» **Exercise instructions**
What lines in the records include the string "csrs"? Return each one.

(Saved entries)
━━━━
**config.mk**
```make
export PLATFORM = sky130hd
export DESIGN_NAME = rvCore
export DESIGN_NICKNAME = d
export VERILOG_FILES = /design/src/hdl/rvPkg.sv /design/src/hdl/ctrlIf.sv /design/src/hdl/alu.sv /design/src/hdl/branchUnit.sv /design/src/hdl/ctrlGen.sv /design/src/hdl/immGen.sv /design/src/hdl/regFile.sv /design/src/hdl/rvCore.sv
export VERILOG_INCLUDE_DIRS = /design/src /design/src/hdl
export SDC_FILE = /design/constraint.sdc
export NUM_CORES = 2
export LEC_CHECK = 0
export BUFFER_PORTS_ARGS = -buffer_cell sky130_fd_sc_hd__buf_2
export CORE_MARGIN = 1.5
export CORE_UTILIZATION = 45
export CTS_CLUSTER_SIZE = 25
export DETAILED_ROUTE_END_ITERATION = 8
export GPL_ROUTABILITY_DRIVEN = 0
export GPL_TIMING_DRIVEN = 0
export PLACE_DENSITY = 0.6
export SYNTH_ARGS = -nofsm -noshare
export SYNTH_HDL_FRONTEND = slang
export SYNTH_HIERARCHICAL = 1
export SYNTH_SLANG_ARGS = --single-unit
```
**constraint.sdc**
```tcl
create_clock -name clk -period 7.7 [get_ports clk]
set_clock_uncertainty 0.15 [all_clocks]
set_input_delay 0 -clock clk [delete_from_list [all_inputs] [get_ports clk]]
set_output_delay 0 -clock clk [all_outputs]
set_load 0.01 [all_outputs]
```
━━━━
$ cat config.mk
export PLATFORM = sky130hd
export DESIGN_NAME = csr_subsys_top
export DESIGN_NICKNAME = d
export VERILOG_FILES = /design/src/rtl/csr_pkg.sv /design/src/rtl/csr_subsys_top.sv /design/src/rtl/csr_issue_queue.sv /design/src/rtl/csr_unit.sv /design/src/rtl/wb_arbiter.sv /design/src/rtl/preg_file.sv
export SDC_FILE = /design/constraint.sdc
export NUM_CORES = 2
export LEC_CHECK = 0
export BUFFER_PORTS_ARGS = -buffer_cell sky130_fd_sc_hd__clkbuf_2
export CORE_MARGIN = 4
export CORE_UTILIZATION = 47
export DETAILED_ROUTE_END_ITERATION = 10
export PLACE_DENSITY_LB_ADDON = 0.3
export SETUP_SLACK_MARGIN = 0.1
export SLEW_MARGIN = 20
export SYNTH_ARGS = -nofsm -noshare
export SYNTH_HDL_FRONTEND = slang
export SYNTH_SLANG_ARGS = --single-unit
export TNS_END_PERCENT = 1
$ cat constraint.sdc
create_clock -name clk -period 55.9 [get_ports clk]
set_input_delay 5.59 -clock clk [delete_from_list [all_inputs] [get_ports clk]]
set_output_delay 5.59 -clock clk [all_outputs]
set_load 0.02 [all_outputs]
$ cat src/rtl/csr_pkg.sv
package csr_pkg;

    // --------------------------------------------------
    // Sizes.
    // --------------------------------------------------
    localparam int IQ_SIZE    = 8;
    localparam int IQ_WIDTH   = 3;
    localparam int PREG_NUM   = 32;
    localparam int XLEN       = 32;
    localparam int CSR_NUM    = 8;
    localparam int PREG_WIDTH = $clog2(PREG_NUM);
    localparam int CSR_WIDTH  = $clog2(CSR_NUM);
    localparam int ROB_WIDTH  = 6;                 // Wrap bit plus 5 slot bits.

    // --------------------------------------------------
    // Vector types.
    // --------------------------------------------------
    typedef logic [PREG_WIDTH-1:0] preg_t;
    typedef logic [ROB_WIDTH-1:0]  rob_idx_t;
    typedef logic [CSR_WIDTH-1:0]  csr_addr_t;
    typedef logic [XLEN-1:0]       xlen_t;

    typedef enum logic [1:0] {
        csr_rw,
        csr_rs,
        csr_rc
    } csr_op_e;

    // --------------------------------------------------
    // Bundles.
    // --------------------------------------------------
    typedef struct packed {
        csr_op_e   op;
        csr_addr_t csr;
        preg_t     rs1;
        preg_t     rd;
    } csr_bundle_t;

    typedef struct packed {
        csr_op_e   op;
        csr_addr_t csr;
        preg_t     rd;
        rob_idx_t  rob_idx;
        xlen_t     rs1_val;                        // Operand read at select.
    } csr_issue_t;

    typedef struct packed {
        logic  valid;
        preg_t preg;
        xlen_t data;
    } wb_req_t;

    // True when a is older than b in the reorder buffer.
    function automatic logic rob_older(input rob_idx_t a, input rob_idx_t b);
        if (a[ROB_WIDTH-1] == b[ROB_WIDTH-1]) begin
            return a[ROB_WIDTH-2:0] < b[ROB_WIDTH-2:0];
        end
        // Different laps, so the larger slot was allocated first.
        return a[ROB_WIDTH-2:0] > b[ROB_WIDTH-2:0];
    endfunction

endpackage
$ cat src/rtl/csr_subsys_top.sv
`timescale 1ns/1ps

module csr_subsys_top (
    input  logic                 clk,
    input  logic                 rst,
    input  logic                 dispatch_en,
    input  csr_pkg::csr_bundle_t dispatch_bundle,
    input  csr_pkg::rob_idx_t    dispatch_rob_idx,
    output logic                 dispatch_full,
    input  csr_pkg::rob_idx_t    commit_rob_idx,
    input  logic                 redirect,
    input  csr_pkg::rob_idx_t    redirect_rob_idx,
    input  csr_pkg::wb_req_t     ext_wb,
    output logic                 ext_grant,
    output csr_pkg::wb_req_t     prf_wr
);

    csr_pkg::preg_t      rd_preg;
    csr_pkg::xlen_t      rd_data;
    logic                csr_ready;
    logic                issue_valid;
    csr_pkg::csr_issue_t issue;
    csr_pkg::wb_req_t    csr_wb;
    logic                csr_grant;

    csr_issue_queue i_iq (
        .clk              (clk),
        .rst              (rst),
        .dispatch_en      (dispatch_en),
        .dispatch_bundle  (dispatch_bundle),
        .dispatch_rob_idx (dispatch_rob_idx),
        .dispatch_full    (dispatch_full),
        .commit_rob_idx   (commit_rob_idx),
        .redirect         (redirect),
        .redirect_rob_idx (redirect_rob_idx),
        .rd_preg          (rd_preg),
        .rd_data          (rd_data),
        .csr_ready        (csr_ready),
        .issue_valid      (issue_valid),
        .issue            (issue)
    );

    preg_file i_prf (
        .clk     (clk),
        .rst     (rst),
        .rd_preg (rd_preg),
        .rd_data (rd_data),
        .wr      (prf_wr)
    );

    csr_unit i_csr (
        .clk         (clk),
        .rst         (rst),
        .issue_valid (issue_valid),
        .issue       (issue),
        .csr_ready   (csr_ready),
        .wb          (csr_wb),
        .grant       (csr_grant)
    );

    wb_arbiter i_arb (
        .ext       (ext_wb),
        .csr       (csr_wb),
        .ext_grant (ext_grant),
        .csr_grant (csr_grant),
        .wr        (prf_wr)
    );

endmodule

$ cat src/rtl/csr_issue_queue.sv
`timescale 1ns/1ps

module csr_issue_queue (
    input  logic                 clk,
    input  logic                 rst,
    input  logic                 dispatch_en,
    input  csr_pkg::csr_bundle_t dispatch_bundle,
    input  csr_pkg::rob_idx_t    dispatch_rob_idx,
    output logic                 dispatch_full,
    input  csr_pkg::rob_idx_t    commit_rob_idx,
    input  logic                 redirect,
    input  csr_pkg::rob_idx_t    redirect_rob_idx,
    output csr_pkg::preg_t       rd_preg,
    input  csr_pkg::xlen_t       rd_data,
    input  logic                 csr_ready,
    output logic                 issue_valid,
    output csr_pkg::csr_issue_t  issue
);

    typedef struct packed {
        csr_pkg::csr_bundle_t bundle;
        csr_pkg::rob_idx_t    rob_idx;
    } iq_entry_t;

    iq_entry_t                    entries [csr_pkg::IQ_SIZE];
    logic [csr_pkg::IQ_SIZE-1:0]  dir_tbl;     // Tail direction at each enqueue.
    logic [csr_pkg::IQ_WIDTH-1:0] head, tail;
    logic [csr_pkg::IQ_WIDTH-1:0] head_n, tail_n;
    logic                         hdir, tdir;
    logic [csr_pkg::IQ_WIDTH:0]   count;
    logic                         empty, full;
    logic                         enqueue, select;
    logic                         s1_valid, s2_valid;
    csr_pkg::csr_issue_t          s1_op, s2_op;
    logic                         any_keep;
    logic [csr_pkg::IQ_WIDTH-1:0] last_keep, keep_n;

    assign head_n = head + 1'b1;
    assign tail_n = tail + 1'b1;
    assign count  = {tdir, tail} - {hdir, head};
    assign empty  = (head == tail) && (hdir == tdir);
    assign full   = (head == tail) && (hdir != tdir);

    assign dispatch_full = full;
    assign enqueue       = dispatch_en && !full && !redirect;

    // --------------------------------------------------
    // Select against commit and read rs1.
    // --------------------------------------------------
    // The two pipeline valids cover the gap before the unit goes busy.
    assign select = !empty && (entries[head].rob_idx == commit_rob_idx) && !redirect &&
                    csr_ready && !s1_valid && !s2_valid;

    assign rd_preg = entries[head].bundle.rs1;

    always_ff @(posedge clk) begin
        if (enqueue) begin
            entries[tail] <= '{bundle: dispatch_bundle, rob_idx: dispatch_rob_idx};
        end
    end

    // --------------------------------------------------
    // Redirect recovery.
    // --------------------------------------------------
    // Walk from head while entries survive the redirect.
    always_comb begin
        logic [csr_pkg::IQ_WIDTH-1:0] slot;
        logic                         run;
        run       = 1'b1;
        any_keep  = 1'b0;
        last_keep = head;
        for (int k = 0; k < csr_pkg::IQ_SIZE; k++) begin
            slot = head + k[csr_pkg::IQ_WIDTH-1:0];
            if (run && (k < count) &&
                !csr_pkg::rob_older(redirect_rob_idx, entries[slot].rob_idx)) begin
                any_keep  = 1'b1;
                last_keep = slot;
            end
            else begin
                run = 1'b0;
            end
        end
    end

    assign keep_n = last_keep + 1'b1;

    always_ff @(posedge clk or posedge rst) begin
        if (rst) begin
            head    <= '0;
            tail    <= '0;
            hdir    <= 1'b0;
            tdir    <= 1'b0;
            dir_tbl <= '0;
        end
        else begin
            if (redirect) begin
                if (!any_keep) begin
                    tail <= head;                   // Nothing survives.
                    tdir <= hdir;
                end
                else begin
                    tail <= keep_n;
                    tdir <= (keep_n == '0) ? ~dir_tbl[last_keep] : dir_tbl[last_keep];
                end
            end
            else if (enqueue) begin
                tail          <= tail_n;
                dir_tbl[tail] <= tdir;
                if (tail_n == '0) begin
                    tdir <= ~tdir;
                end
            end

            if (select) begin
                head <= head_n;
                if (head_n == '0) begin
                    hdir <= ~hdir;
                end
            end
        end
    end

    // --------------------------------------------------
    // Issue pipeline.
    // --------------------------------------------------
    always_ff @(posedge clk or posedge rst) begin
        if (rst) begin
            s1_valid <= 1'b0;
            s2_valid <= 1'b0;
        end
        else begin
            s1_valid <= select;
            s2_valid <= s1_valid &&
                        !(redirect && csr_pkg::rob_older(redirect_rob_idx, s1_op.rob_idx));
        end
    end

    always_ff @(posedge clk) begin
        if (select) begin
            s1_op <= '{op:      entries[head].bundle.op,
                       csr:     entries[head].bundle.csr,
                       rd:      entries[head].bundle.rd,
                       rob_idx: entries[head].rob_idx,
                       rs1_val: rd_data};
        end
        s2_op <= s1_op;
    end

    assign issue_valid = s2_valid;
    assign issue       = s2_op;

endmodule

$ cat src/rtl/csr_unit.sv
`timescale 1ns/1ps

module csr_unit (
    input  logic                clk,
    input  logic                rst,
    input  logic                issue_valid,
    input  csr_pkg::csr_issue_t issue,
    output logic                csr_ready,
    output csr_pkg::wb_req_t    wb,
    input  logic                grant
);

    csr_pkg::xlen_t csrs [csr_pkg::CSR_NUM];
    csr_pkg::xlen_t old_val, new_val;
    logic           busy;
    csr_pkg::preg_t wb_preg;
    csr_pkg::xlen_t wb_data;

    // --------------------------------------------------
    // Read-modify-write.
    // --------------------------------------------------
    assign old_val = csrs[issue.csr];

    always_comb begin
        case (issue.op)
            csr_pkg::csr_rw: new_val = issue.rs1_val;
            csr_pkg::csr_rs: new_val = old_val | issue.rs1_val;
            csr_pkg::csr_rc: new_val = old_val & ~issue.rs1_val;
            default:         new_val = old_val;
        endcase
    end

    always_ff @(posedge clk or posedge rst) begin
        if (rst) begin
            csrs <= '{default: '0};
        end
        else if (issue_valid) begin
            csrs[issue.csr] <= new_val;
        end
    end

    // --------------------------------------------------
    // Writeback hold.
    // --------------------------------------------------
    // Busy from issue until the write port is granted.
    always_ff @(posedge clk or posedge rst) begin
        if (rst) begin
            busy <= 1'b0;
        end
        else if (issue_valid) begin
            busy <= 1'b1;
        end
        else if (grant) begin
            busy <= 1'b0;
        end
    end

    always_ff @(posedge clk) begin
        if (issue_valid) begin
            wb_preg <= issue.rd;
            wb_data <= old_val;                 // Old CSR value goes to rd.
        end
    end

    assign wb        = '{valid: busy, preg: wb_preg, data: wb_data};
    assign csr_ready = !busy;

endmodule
━━━━
» **Your response**
    csr_pkg::xlen_t csrs [csr_pkg::CSR_NUM];
    assign old_val = csrs[issue.csr];
            csrs <= '{default: '0};
            csrs[issue.csr] <= new_val;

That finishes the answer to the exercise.